Depending on the circumstances, it’s possible such use could be an accommodation under the Americans with Disabilities Act (ADA). “That’s still to play out,” Frazier says, but a new law “doesn’t change an employer’s right to enforce anti-impairment rules.”
Frazier says employers need to be careful about asking employees and applicants about potential disabilities up front. If an employee tests positive for marijuana and then claims he is authorized to use it, the employer may need to engage in the interactive process to see if medical marijuana is a reasonable accommodation.
In some jobs, such as public safety positions and those in which employees carry weapons, medical marijuana likely wouldn’t be an appropriate accommodation, but it might be in other circumstances.
Voters chose between three versions of a medical marijuana measure. The version that passed will allow the use of marijuana for medicinal purposes and will impose a 4% tax on marijuana sales with the proceeds going toward services for military veterans.
News reports on the initiative say that patients who have approval from their physicians will be issued identification cards allowing them and their registered caregivers to grow up to six marijuana plants and buy at least 4 ounces of medical cannabis from dispensaries per month. Dispensaries and medical marijuana product manufacturers will be issued licenses from the state.
An alert from the St.

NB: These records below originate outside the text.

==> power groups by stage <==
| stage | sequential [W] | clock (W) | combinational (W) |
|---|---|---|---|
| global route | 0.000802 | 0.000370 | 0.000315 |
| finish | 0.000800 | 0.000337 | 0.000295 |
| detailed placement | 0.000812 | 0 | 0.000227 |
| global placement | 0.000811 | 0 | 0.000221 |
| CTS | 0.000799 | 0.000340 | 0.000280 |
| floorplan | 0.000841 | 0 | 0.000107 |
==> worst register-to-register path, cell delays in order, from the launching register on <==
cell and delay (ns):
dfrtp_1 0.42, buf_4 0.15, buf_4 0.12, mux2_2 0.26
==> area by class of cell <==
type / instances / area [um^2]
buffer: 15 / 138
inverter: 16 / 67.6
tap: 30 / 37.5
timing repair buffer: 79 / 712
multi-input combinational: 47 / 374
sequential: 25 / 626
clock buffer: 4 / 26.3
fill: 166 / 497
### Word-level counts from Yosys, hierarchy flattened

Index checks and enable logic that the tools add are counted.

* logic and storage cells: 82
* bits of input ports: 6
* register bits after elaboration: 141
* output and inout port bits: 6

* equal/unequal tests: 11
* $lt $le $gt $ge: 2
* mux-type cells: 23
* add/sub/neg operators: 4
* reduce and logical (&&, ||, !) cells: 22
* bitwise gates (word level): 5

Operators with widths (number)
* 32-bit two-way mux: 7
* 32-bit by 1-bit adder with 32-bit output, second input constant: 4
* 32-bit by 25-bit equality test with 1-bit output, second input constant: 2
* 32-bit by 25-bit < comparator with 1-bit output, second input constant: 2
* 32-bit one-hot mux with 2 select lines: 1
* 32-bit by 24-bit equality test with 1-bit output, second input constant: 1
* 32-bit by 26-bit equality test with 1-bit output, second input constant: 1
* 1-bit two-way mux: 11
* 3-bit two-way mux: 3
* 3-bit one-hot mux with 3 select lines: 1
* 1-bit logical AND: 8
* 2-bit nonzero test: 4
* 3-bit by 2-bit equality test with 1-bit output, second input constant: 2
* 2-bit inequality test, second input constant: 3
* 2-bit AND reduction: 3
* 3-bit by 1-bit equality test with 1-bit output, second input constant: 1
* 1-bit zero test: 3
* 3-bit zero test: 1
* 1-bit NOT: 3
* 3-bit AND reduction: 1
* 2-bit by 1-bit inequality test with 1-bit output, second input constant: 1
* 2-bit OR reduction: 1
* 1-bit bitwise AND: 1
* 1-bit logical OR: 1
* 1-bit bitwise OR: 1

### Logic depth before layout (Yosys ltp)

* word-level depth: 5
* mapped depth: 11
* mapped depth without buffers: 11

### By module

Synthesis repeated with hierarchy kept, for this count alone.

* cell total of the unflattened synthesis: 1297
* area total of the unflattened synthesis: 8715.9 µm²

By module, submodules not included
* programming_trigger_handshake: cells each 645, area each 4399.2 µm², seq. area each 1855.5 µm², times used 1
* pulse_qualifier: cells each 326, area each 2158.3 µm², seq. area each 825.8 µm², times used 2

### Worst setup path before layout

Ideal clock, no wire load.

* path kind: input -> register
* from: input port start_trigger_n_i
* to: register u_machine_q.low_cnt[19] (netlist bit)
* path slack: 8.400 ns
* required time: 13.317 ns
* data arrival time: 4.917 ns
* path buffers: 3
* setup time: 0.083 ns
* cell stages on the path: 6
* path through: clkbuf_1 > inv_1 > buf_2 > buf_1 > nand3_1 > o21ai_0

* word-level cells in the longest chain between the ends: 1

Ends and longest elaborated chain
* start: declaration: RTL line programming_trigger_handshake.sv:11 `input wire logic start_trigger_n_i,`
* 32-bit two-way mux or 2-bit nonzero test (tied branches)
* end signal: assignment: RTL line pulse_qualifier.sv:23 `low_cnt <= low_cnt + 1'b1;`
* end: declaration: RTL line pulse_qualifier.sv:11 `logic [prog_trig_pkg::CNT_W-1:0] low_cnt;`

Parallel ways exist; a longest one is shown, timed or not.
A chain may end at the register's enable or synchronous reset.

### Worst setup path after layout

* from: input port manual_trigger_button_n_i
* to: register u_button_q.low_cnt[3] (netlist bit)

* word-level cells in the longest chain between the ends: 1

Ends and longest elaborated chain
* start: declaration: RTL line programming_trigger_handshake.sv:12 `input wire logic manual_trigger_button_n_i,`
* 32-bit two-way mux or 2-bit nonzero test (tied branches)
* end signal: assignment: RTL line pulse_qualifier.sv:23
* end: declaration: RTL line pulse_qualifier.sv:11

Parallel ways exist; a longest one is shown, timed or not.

Louis office of the Armstrong Teasdale law firm advises that the measure identifies specific serious medical conditions qualifying a patient to purchase medical marijuana. It also gives physicians the discretion to determine that a different condition qualifies a patient to purchase and use medical marijuana.
The alert also says the Missouri Department of Health and Senior Services will issue regulations and make license applications available by late spring 2019. “The state will issue three categories of licenses: cultivation licenses for growing and selling medical marijuana, licenses to manufacture marijuana-infused products, and dispensary licenses to sell marijuana or marijuana-infused products to qualifying patients,” the alert states.
Michigan voters approved legalizing recreational use of marijuana, but employer policies aren’t likely to be affected, says Gary Fealk, an attorney with The Murray Law Group, P.C. in Bingham Farms, Michigan. “There’s pretty good language in the ballot proposal that says they can continue to enforce their drug-testing policies.” He has nevertheless advised some employers to issue a notice informing employees of their policies related to drugs and drug testing.
The measure doesn’t require an employer to allow marijuana use in the workplace or on the employer’s property, Fealk says, and the way the statute is written appears to allow organizations to enforce workplace drug policies prohibiting marijuana use.
Complicating the issue is the fact that someone may test positive for marijuana without being impaired, since tests can detect marijuana use that took place days or weeks before the test. So, what if someone tests positive but isn’t impaired at work? “There is a small possibility of someone challenging on that basis, but I think [the Michigan law] was written in a way to try to eliminate that issue,” Fealk says. Employers can still refuse to hire applicants or discipline employees because of violations of an employer’s drug policies.
Although the law appears to allow employers to enforce policies prohibiting marijuana use, they may see more cases of employees testing positive. The “biggest effect” the new law may have on employers, Fealk says, is that more people will test positive, making it harder to fill jobs.
An effort to legalize marijuana for recreational use in North Dakota was failing by a 59% to 41 percent% margin late on election night. A report on Forbes.com says the proposed law would have set no limit on the amount of marijuana people could possess or grow. Details would have had to be worked out by state lawmakers. Also, the ballot measure would have allowed legal production and sales.
Vanessa Lystad, an employment law attorney with the Vogel Law Firm in Fargo, says the North Dakota measure was silent about employer policies on drug use and drug testing. If the measure is ever resurrected and returned to the ballot, she hopes the drafters will “bring more clarity to the issue of workplace rules.”
In 2016, North Dakota voters passed a medical cannabis ballot initiative by a margin of 64% to 36%.